January 17, 2017 at 7:06 am, by Carl

“relatively insensitive to differences in musical pitch.”   That is how Merriam-Webster defines this term.

 

Of course, we know it means more in current cultural usage.  It’s connected though…so, just like usage in regards to music deals with insensitivity, so to in current parlance we find insensitivity to a phrase or words used.  One person defined it this way:  “Used metaphorically… it denotes a gross insensitivity to how a remark or complaint is likely to strike, and offend, an important segment of its likely audience.”

 

As the year rolls forward, it is clear that our society in modern America is rife with this.  You hear it from all sides, on the radio, politicians, Hollywood, on TV and on social media.  I see friends and celebrities, who typically tout their tolerance, spewing a near-call to violence in dismay over the upcoming inauguration.  I hear other friends and celebrities, people who are happy about the election results, proclaiming that now is a happy time, that “the nation can now come together.”

 

Both opinions are tone-deaf to the other, acting as if some external alien force had taken over (either now, or 8 years ago) and everyone who is a US citizen is obviously in agreement with them.  Sigh…the last six elections have demonstrated again and again that we are a deeply divided nation.  All of these statements are either railing against the darkness or spitting into the wind; it is certainly preaching to the choir.

 

Being tone deaf, if done innocently enough with no knowledge of one’s actions, is bad enough…but can be corrected.  I am convinced those ranting today, both on the left and the right (though I will concede that I am more startled, and disappointed, by the hyperbole coming from the left, especially people I once thought were moderate and even-handed) are doing this on purpose.  They have to know that no one reading or listening who disagrees with them will suddenly “see the light” on their own “ignorance” due to these spoken sentiments.  Instead, this is willful destruction, pushing us even further into the philosophical divide.

 

I suppose Chesterton’s words are worth repeating here:  “There is a religious war when two worlds meet; that is when two visions of the world meet; or in more modern language, when two moral atmospheres meet.
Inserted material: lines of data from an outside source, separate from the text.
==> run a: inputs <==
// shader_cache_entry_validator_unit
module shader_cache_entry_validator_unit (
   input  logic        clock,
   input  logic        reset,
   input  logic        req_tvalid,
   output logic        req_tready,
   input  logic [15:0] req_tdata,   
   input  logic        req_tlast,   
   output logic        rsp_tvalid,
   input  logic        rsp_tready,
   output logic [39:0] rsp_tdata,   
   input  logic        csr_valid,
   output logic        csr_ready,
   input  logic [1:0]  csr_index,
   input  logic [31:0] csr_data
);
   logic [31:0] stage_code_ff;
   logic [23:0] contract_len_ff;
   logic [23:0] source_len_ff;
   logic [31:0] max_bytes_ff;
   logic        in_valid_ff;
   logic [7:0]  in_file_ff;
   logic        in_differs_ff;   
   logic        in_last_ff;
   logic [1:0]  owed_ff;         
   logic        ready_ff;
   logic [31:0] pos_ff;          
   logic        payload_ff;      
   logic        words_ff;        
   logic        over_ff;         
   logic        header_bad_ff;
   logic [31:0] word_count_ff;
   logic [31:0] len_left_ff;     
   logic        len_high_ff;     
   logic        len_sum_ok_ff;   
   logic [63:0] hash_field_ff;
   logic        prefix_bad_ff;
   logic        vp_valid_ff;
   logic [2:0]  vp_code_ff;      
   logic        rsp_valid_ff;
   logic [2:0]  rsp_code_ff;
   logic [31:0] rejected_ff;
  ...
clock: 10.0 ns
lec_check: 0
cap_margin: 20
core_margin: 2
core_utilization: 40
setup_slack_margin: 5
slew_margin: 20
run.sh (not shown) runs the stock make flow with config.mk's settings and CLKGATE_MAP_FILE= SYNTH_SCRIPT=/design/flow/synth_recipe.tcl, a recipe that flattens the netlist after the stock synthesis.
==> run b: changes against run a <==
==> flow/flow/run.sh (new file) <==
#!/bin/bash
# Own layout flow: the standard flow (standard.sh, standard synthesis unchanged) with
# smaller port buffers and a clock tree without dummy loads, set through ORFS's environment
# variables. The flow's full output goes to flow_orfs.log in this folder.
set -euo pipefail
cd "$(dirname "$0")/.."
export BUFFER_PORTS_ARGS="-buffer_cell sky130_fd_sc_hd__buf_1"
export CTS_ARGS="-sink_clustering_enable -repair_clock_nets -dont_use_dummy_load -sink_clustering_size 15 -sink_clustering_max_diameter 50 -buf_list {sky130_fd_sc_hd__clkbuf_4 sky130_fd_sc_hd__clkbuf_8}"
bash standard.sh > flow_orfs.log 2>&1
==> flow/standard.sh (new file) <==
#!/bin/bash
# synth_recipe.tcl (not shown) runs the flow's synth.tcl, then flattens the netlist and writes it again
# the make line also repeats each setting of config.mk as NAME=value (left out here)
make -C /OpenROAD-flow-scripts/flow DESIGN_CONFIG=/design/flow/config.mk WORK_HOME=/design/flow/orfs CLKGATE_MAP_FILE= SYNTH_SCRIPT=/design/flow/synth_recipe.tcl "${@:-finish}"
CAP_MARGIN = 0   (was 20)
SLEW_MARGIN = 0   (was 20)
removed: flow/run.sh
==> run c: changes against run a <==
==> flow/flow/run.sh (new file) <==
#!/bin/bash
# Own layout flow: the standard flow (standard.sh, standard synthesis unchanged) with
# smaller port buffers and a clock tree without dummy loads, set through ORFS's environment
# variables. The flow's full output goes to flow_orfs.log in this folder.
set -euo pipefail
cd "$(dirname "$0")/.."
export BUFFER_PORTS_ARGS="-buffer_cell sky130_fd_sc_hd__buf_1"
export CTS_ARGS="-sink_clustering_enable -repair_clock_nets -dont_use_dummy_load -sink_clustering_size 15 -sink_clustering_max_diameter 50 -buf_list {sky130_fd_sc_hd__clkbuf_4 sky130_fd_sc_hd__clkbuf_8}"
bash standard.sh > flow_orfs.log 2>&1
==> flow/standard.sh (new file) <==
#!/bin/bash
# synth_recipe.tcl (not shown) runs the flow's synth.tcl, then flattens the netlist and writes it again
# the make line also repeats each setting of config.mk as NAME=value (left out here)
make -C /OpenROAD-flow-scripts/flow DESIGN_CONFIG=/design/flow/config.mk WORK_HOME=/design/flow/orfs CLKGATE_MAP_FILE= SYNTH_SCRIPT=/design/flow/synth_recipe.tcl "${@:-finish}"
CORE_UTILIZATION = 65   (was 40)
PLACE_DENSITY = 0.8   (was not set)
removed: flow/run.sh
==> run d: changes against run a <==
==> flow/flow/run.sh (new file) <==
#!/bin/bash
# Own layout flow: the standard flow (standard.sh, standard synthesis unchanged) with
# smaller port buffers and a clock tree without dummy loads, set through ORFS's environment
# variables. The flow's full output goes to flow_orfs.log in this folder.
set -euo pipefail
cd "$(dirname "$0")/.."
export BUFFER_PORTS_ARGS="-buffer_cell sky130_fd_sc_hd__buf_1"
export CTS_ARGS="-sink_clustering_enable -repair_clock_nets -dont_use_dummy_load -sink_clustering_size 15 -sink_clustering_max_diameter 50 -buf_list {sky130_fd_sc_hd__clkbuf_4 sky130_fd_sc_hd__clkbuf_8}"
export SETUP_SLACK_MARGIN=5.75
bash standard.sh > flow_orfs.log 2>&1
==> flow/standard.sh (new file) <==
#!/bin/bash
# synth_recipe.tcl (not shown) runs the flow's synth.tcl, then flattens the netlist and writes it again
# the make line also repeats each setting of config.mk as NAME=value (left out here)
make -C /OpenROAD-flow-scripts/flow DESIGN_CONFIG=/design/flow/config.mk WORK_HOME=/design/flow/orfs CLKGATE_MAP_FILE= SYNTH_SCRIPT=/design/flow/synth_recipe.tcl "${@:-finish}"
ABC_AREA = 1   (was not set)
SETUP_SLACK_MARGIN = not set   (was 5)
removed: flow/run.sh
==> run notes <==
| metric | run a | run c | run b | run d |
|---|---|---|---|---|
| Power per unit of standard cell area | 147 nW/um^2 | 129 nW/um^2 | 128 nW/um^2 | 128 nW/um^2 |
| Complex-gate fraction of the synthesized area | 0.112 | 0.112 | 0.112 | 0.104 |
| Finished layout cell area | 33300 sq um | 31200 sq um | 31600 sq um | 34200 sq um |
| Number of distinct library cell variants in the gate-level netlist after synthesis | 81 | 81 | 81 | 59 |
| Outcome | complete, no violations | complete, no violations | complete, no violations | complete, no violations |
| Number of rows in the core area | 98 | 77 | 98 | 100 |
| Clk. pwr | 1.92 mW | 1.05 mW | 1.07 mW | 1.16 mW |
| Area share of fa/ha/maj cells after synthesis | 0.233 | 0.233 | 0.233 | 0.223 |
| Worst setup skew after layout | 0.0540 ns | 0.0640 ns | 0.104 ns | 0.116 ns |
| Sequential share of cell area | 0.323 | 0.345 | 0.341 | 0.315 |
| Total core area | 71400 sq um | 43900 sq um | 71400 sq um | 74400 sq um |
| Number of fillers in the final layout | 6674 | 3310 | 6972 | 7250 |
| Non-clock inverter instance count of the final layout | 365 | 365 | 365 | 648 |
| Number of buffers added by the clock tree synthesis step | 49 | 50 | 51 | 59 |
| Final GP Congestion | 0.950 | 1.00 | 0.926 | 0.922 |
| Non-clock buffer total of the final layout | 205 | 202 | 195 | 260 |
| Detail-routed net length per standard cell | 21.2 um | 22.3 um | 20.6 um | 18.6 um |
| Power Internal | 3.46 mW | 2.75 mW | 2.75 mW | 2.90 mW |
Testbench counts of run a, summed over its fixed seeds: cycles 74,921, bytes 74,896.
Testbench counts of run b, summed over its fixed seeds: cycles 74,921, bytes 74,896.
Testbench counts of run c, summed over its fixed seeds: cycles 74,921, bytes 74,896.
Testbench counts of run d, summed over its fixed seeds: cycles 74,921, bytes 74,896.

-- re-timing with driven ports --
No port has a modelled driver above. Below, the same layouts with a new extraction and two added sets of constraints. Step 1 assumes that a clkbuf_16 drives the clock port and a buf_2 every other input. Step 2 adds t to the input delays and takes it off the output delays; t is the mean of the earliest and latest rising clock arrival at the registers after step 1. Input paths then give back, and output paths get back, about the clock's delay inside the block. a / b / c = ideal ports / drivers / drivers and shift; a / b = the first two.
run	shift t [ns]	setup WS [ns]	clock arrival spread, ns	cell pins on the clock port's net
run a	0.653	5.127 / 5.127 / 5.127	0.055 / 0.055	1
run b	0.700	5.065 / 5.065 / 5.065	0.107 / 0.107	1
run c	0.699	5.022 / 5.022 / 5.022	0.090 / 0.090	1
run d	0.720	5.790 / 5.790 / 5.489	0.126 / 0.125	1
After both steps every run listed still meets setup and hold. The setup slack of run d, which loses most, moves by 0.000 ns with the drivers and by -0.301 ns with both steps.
Context: an optimization exercise on an open-source flow, tuned for small area and a short achievable clock period. The choices shown serve that exercise and are no tape-out recipe. At most, simulation tests tie the RTL to the original design; equivalence was not proved. Only the layout flow was run in run 2; the RTL was not checked for function there. Power figures rest on the tool's default switching activity, not on a simulated workload.

[flow/design.v]
module imem_loadable #(
  parameter int                    ADDR_WIDTH = 64,
  parameter int                    DATA_WIDTH = 32,
  parameter int                    DEPTH      = 64,
  parameter int                    IDX_W      = $clog2(DEPTH),
  parameter logic [DATA_WIDTH-1:0] NOP_WORD   = 32'hD503201F
) (
  input  logic                  clk,
  input  logic                  reset,
  input  logic                  load_valid,
  output logic                  load_ready,
  input  logic [DATA_WIDTH-1:0] load_data,
  input  logic                  load_last,
  input  logic                  load_restart,
  output logic [IDX_W:0]        load_count,
  output logic                  loaded,
  input  logic                  fetch_req,
  input  logic [ADDR_WIDTH-1:0] fetch_addr,
  output logic                  fetch_valid,
  output logic [DATA_WIDTH-1:0] fetch_instr,
  output logic [1:0]            fetch_fault
);
  typedef enum logic {S_LOAD, S_RUN} state_t;
  state_t                state_reg;
  logic [IDX_W-1:0]      wptr_reg;
  logic [IDX_W:0]        count_reg;
  logic [DEPTH-1:0]      written_vec;
  logic [DATA_WIDTH-1:0] mem [DEPTH];
  logic [DATA_WIDTH-1:0] rd_data_reg;
  logic                  use_nop_reg;
  logic                  fetch_valid_reg;
  logic [1:0]            fault_reg;
  logic             load_fire;
  logic             restart;
  logic             fetch_fire;
  logic             last_slot;
  logic             misaligned;
  logic             out_of_range;
  logic [IDX_W-1:0] fetch_idx;
  assign load_fire    = (state_reg == S_LOAD) && load_valid;
  assign restart      = (state_reg == S_RUN) && load_restart;
  assign fetch_fire   = (state_reg == S_RUN) && fetch_req && !load_restart;
  assign last_slot    = (wptr_reg == IDX_W'(DEPTH - 1));
  assign fetch_idx    = fetch_addr[IDX_W+1:2];
  assign misaligned   = |fetch_addr[1:0];
  assign out_of_range = |fetch_addr[ADDR_WIDTH-1:IDX_W+2];
  always_ff @(posedge clk) begin
    if (reset) begin
      state_reg <= S_LOAD;
      wptr_reg  <= '0;
      count_reg <= '0;
    end else if (state_reg == S_LOAD) begin
      if (load_fire) begin
        wptr_reg  <= wptr_reg + 1'b1;
        count_reg <= count_reg + 1'b1;
        if (load_last || last_slot) begin
          state_reg <= S_RUN;
        end
      end
    end else if (restart) begin
      state_reg <= S_LOAD;
      wptr_reg  <= '0;
      count_reg <= '0;
    end
  end
  genvar gi;
  generate
    for (gi = 0; gi < DEPTH; gi++) begin : g_written
      logic written_reg;
      always_ff @(posedge clk) begin
        if (reset || restart) begin
          written_reg <= 1'b0;
        end else if (load_fire && (wptr_reg == IDX_W'(gi))) begin
          written_reg <= 1'b1;
        end
      end
      assign written_vec[gi] = written_reg;
    end
  endgenerate
  always_ff @(posedge clk) begin
    if (load_fire) begin
      mem[wptr_reg] <= load_data;
    end
  end
  always_ff @(posedge clk) begin
    if (fetch_fire) begin
      rd_data_reg <= mem[fetch_idx];
    end
  end
  always_ff @(posedge clk) begin
    if (reset) begin
      fetch_valid_reg <= 1'b0;
      use_nop_reg     <= 1'b1;
      fault_reg       <= 2'b00;
    end else begin
      fetch_valid_reg <= fetch_fire;
      if (fetch_fire) begin
        fault_reg   <= {out_of_range, misaligned};
        use_nop_reg <= out_of_range || misaligned || !written_vec[fetch_idx];
      end
    end
  end
  assign load_ready  = (state_reg == S_LOAD);
  assign loaded      = (state_reg == S_RUN);
  assign load_count  = count_reg;
  assign fetch_valid = fetch_valid_reg;
  assign fetch_fault = fault_reg;
  assign fetch_instr = use_nop_reg ? NOP_WORD : rd_data_reg;
endmodule
This is an optimization exercise on Yosys and OpenROAD, whose aim is small area, not a production implementation.
The RTL was checked by simulation tests, not by an equivalence proof against the original design.
The clock port is modelled as an ideal driver, which makes a skipped or thinned clock tree look cheaper than it is; a real chip needs a root buffer or a tree.
Power figures rest on the tool's default switching activity, not on a simulated workload.

### flow/run.sh
#!/bin/bash
# Standard ORFS layout (the standard.sh) with these changes:
#  - after floorplanning, the combinational logic is re-mapped for area by
#    OpenROAD's restructure, RMP_PASSES times (flow/restructure.tcl);
#    registers are untouched
#  - the port buffers are the smallest buffer (buf_1) instead of the cell
#    buffer_ports picks by itself; every port still gets its buffer
#  - CTS adds no dummy loads, and the root buffer it puts on the clock port
#    is dropped when the port can feed the leaf buffers itself
#    (flow/clock_root.tcl)
#  - before repair_design, combinational cells start from their smallest
#    drive strength (flow/downsize.tcl)
# standard.sh's output goes to standard.log here; ORFS keeps each step's
# log under orfs/logs.
set -euo pipefail
here=$(pwd)
export POST_FLOORPLAN_TCL="$here/flow/restructure.tcl"
export RMP_PASSES=2
export BUFFER_PORTS_ARGS="-buffer_cell sky130_fd_sc_hd__buf_1"
export CTS_ARGS="-sink_clustering_enable -repair_clock_nets -dont_use_dummy_load"
export PRE_RESIZE_TCL="$here/flow/downsize.tcl"
export POST_CTS_TCL="$here/flow/clock_root.tcl"
export CLK_PORT=clk
bash standard.sh > standard.log 2>&1
### flow/clock_root.tcl
set block [ord::get_db_block]
set port_net [[$block findBTerm $::env(CLK_PORT)] getNet]
set loads {}
foreach it [$port_net getITerms] { lappend loads $it }
if { [llength $loads] == 1 } {
  set root [[lindex $loads 0] getInst]
  set m [[$root getMaster] getName]
  set out_net [[$root findITerm X] getNet]
  set sinks {}
  set all_buffers 1
  foreach it [$out_net getITerms] {
    if { [$it isOutputSignal] } { continue }
    lappend sinks $it
    if { ![string match "*__clkbuf_*" [[[$it getInst] getMaster] getName]] } { set all_buffers 0 }
  }
  if { [string match "*__clkbuf_*" $m] && $all_buffers && [llength $sinks] <= 4 } {
    foreach it $sinks { $it disconnect; $it connect $port_net }
    [$root findITerm A] disconnect
    [$root findITerm X] disconnect
    odb::dbInst_destroy $root
    odb::dbNet_destroy $out_net
    puts "clock_root: removed root buffer $m, the port now feeds [llength $sinks] buffers"
  } else {
    puts "clock_root: tree kept ($m feeds [llength $sinks] cells)"
  }
}
### flow/downsize.tcl
# Before repair_design: give every combinational cell the smallest-area
# variant of its own function (same cell family, other drive strength).
# repair_design and the later timing repairs size up again where needed.
set n 0
set saved 0.0
foreach inst [get_cells *] {
  set lc [get_lib_cells -quiet -of_objects $inst]
  if { [llength $lc] != 1 || $lc eq "NULL" } { continue }
  set name [get_property $lc name]
  if { ![regexp {^(sky130_fd_sc_hd__[a-z0-9]+)_([0-9]+)$} $name -> base drive] } { continue }
  # keep registers, clock cells, buffers and ties as they are
  if { [regexp {__(df|edf|sdf|dl|clk|buf|conb|tap|fill|decap|diode)} $base] } { continue }
  set best $name
  set best_area [get_property $lc area]
  foreach cand [get_lib_cells ${base}_*] {
    set cn [get_property $cand name]
    if { ![regexp "^${base}_\[0-9\]+\$" $cn] } { continue }
    if { [get_property $cand dont_use] } { continue }
    set a [get_property $cand area]
    if { $a < $best_area } { set best $cn; set best_area $a }
  }
  if { $best ne $name } {
    set saved [expr { $saved + [get_property $lc area] - $best_area }]
    replace_cell $inst $best
    incr n
  }
}
puts "downsize: resized $n cells, [format %.1f $saved] um2 less"
### flow/restructure.tcl
# After floorplanning: re-map the combinational logic for area with
# OpenROAD's restructure (ABC), RMP_PASSES times (a pass that gains
# nothing ends it early).  Registers are not touched.
# restructure maps onto every cell of the liberty file it is given, so give
# it a copy without the platform's don't-use cells
proc filtered_lib { src dst dont_use } {
  set in [open $src r]
  set out [open $dst w]
  set skip 0
  while { [gets $in line] >= 0 } {
    if { !$skip && [regexp {^    cell \("([^"]+)"\) \{} $line -> name] } {
      foreach pat $dont_use {
        if { [string match $pat $name] } { set skip 1; break }
      }
    }
    if { !$skip } {
      puts $out $line
    } elseif { $line eq "    \}" } {
      set skip 0
    }
  }
  close $in
  close $out
}

set wd $::env(OBJECTS_DIR)/rmp
file mkdir $wd
set dont_use $::env(DONT_USE_CELLS)
set lib $wd/restructure.lib
filtered_lib [lindex $::env(LIB_FILES) 0] $lib $dont_use
set tielo_cell [lindex $::env(TIELO_CELL_AND_PORT) 0]
set tielo "$tielo_cell/[lindex $::env(TIELO_CELL_AND_PORT) 1]"
set tiehi "[lindex $::env(TIEHI_CELL_AND_PORT) 0]/[lindex $::env(TIEHI_CELL_AND_PORT) 1]"
set block [ord::get_db_block]

proc comb_area { } {
  set a 0.0
  foreach inst [get_cells *] {
    set lc [get_lib_cells -quiet -of_objects $inst]
    if { [llength $lc] != 1 || $lc eq "NULL" } { continue }
    set a [expr { $a + [get_property $lc area] }]
  }
  return $a
}

proc net_driver { net } {
  foreach it [$net getITerms] {
    if { [$it isOutputSignal] } { return $it }
  }
  return ""
}

# Output ports tied to a constant (through buffers or inverters): restructure
# drops those drivers, so note the constants and tie the ports again after.
proc constant_outputs { block } {
  set res {}
  foreach bt [$block getBTerms] {
    if { [$bt getIoType] ne "OUTPUT" } { continue }
    set net [$bt getNet]
    set inv 0
    for { set k 0 } { $k < 8 } { incr k } {
      set drv [net_driver $net]
      if { $drv eq "" } { break }
      set inst [$drv getInst]
      set m [[$inst getMaster] getName]
      if { [string match "*__conb_*" $m] } {
        set hi [expr { [[$drv getMTerm] getName] eq "HI" }]
        lappend res [list [$bt getName] [expr { $hi ^ $inv }]]
        break
      } elseif { [regexp {__(buf|clkbuf)_[0-9]+$} $m] } {
        set net [[$inst findITerm A] getNet]
      } elseif { [regexp {__(inv|clkinv)_[0-9]+$} $m] } {
        set inv [expr { !$inv }]
        set net [[$inst findITerm A] getNet]
      } else {
        break
      }
    }
  }
  return $res
}

set consts [constant_outputs $block]
puts "restructure: constant outputs $consts"

set before [comb_area]
puts "restructure: cell area [format %.1f $before] before"
set passes [expr { [info exists ::env(RMP_PASSES)] ? $::env(RMP_PASSES) : 1 }]
for { set pass 1 } { $pass <= $passes } { incr pass } {
  restructure -target area -liberty_file $lib -tielo_port $tielo -tiehi_port $tiehi \
    -work_dir $wd -abc_logfile $wd/abc_$pass.log
  set after [comb_area]
  puts "restructure: cell area [format %.1f $after] after pass $pass"
  if { $after >= $before } { break }
  set before $after
}

# tie the constant outputs that lost their driver
set master [[ord::get_db] findMaster $tielo_cell]
set k 0
foreach c $consts {
  lassign $c port val
  set net [[$block findBTerm $port] getNet]
  if { [net_driver $net] ne "" } { continue }
  set inst [odb::dbInst_create $block $master "const_tie_$k"]
  incr k
  [$inst findITerm [expr { $val ? "HI" : "LO" }]] connect $net
  puts "restructure: tied $port to $val"
}

# every net with a load must still have a driver
foreach net [$block getNets] {
  if { [$net getSigType] eq "POWER" || [$net getSigType] eq "GROUND" } { continue }
  set loads 0
  foreach it [$net getITerms] { if { ![$it isOutputSignal] } { incr loads } }
  foreach bt [$net getBTerms] { if { [$bt getIoType] eq "OUTPUT" } { incr loads } }
  set driven [expr { [net_driver $net] ne "" }]
  foreach bt [$net getBTerms] { if { [$bt getIoType] eq "INPUT" } { set driven 1 } }
  if { $loads > 0 && !$driven } {
    error "restructure: net [$net getName] has loads but no driver"
  }
}

# and no don't-use cell may have come in
foreach inst [$block getInsts] {
  set m [[$inst getMaster] getName]
  foreach pat $dont_use {
    if { [string match $pat $m] } { error "restructure: [$inst getName] is a don't-use $m" }
  }
}
### standard.sh
#!/bin/bash
# synth_recipe.tcl (not shown) runs the flow's synth.tcl, then flattens the netlist and writes it again
# the make line also repeats each setting of config.mk as NAME=value (left out here)
make -C /OpenROAD-flow-scripts/flow DESIGN_CONFIG=/design/flow/config.mk WORK_HOME=/design/flow/orfs CLKGATE_MAP_FILE= SYNTH_SCRIPT=/design/flow/synth_recipe.tcl "${@:-finish}"
### config.mk
export PLATFORM = sky130hd
export DESIGN_NAME = platform_game
export DESIGN_NICKNAME = platform_game
export VERILOG_FILES = /design/flow/design.v
export SDC_FILE = /design/flow/constraint.sdc
export NUM_CORES = 4
export LEC_CHECK = 0
export ABC_AREA = 1
export CAP_MARGIN = 20
export CORE_MARGIN = 2
export CORE_UTILIZATION = 40
export SLEW_MARGIN = 20
### constraint.sdc
create_clock -name core_clock -period 7.0 [get_ports {clk}]
set_input_delay 1.4000 -clock core_clock [delete_from_list [all_inputs] [get_ports {clk}]]
set_output_delay 1.4000 -clock core_clock [all_outputs]
set_load 0.01 [all_outputs]
Source: an optimization exercise on an open RTL-to-GDS flow (aim: small area and a short achievable clock period). Production flows keep margins and buffers that such runs may drop.
For this run, only the layout was checked, not whether the RTL still works.

[flow/run.sh]
#!/bin/bash
# synth_recipe.tcl (not shown) runs the flow's synth.tcl, then flattens the netlist and writes it again
# the make line also repeats each setting of config.mk as NAME=value (left out here)
make -C /OpenROAD-flow-scripts/flow DESIGN_CONFIG=/design/flow/config.mk WORK_HOME=/design/flow/orfs CLKGATE_MAP_FILE= SYNTH_SCRIPT=/design/flow/synth_recipe.tcl finish
[flow/config.mk]
export PLATFORM = sky130hd
export DESIGN_NAME = deflate_stored_top
export DESIGN_NICKNAME = deflate_stored_top
export VERILOG_FILES = /design/flow/design.v
export SDC_FILE = /design/flow/constraint.sdc
export NUM_CORES = 4
export LEC_CHECK = 0
export CAP_MARGIN = 20
export CORE_MARGIN = 2
export CORE_UTILIZATION = 40
export SLEW_MARGIN = 20
[flow/constraint.sdc]
create_clock -name core_clock -period 6.0 [get_ports {clk}]
set_input_delay 1.2000 -clock core_clock [delete_from_list [all_inputs] [get_ports {clk}]]
set_output_delay 1.2000 -clock core_clock [all_outputs]
set_load 0.01 [all_outputs]
Context: an optimization exercise on an open-source flow, tuned for a short achievable clock period and few clock cycles per item. The choices shown serve that exercise and are no tape-out recipe. Only simulation tests tie the RTL to the original design; equivalence was not proved. The clock input has no modelled driver; a real chip could not lean on it and would need a root buffer or a full tree. No activity file was given, so power comes from the tool's default toggle rates.

==> flow/design.v (excerpt) <==
module mem_arbiter_nport #(
    parameter int NUM_PORTS  = 4,
    parameter int BLOCK_SIZE = 32,
    parameter int ARB_MODE   = 1
) (
    input  logic                              clk,
    input  logic                              rst,
    input  logic [NUM_PORTS-1:0]              req_valid,
    input  logic [NUM_PORTS-1:0]              req_write,
    input  logic [NUM_PORTS-1:0]              req_single,
    input  logic [NUM_PORTS*32-1:0]           req_addr,
    input  logic [NUM_PORTS*BLOCK_SIZE*8-1:0] req_wdata,
    output logic [NUM_PORTS-1:0]              grant,
    output logic [NUM_PORTS-1:0]              resp_done,
    output logic [BLOCK_SIZE*8-1:0]           resp_rdata,
    output logic [31:0]                       addr,
    output logic                              write,
    output logic [31:0]                       wdata,
    output logic [1:0]                        transfer,
    input  logic [31:0]                       rdata,
    input  logic                              ready
);
Size in the first run: roughly 1400 cells after synthesis, about 350 flip-flops, ~1500 I/O pins, ~18000 µm² of cells after synthesis.
clock: 5.0 ns
lec_check: 0
abc_clock_period_in_ps: 1500
cap_margin: 20
core_area: 10 10 550 550
die_area: 0 0 560 560
setup_slack_margin: 3.3
slew_margin: 20
run.sh (not shown) runs the stock make flow with config.mk's settings and CLKGATE_MAP_FILE= SYNTH_SCRIPT=/design/flow/synth_recipe.tcl, a recipe that flattens the netlist after the stock synthesis.
The baseline ran to the end with no violations.
Testbench counts at the start, summed over its fixed seeds: cycles 12,747, items 2,048.
Change:
- ABC_CLOCK_PERIOD_IN_PS: 1500 -> not set
- SETUP_SLACK_MARGIN: 3.3 -> not set
The new run finished clean.
Hold slack loses 0.057 ns.
Register-to-register slack loses 0.82 ns.
Wire length barely changes.
Synthesized cell count does not change.
Sequential cell count stays the same.
Clock power drops by a few percent.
What is the one man’s breath is the other man’s poison; and it is vain to talk of giving a pestilence a place in the sun.””

 

For my readers who simply want to Live Well, moving into greater and greater life success, let me simply say that you can’t go through life being tone deaf.  Just because you believe something, and believe your something is so obviously right as to be manifest, does not mean other people will agree with you.  You must enter your conversations, your relationships and your interactions with the circumspect awareness that others have different views on life.  You don’t have to agree with them, any more than they do you, but you should be brave enough, patient enough, to reach to them with grace that seeks first to understand.

 

To refuse to do this, as apparently so many have these days, is to seek conflict, seek war, destruction and death.  A blind tone-deafness is perhaps sad, but can be corrected.  A willful position of “my way or the highway” is basically a “might makes right” stance in which you might as well carry a gun and shoot everyone who dares to hold an opposition position.

 

We cannot go forward as a people of one nation in this way.  And you will not have a successful life if your strategy is simply to silence or destroy anyone who differs with you.  You aren’t being a moral person when you, in the name of some apparent morality, bring death and destruction to those who disagree with you.  Regardless of what happens in the country, you can avoid the error of tone-deafness.

 

Choose grace instead.  Listen first.  Remember that you have no idea what is going on inside of another person, of what they’ve been through…and neither of you should expect the other to necessarily gain that insight first.  So, instead of “might makes right” connected to “my way only”…listen, allow yourself to be corrected, gently correct in return.  Seek harmony as you move forward in life.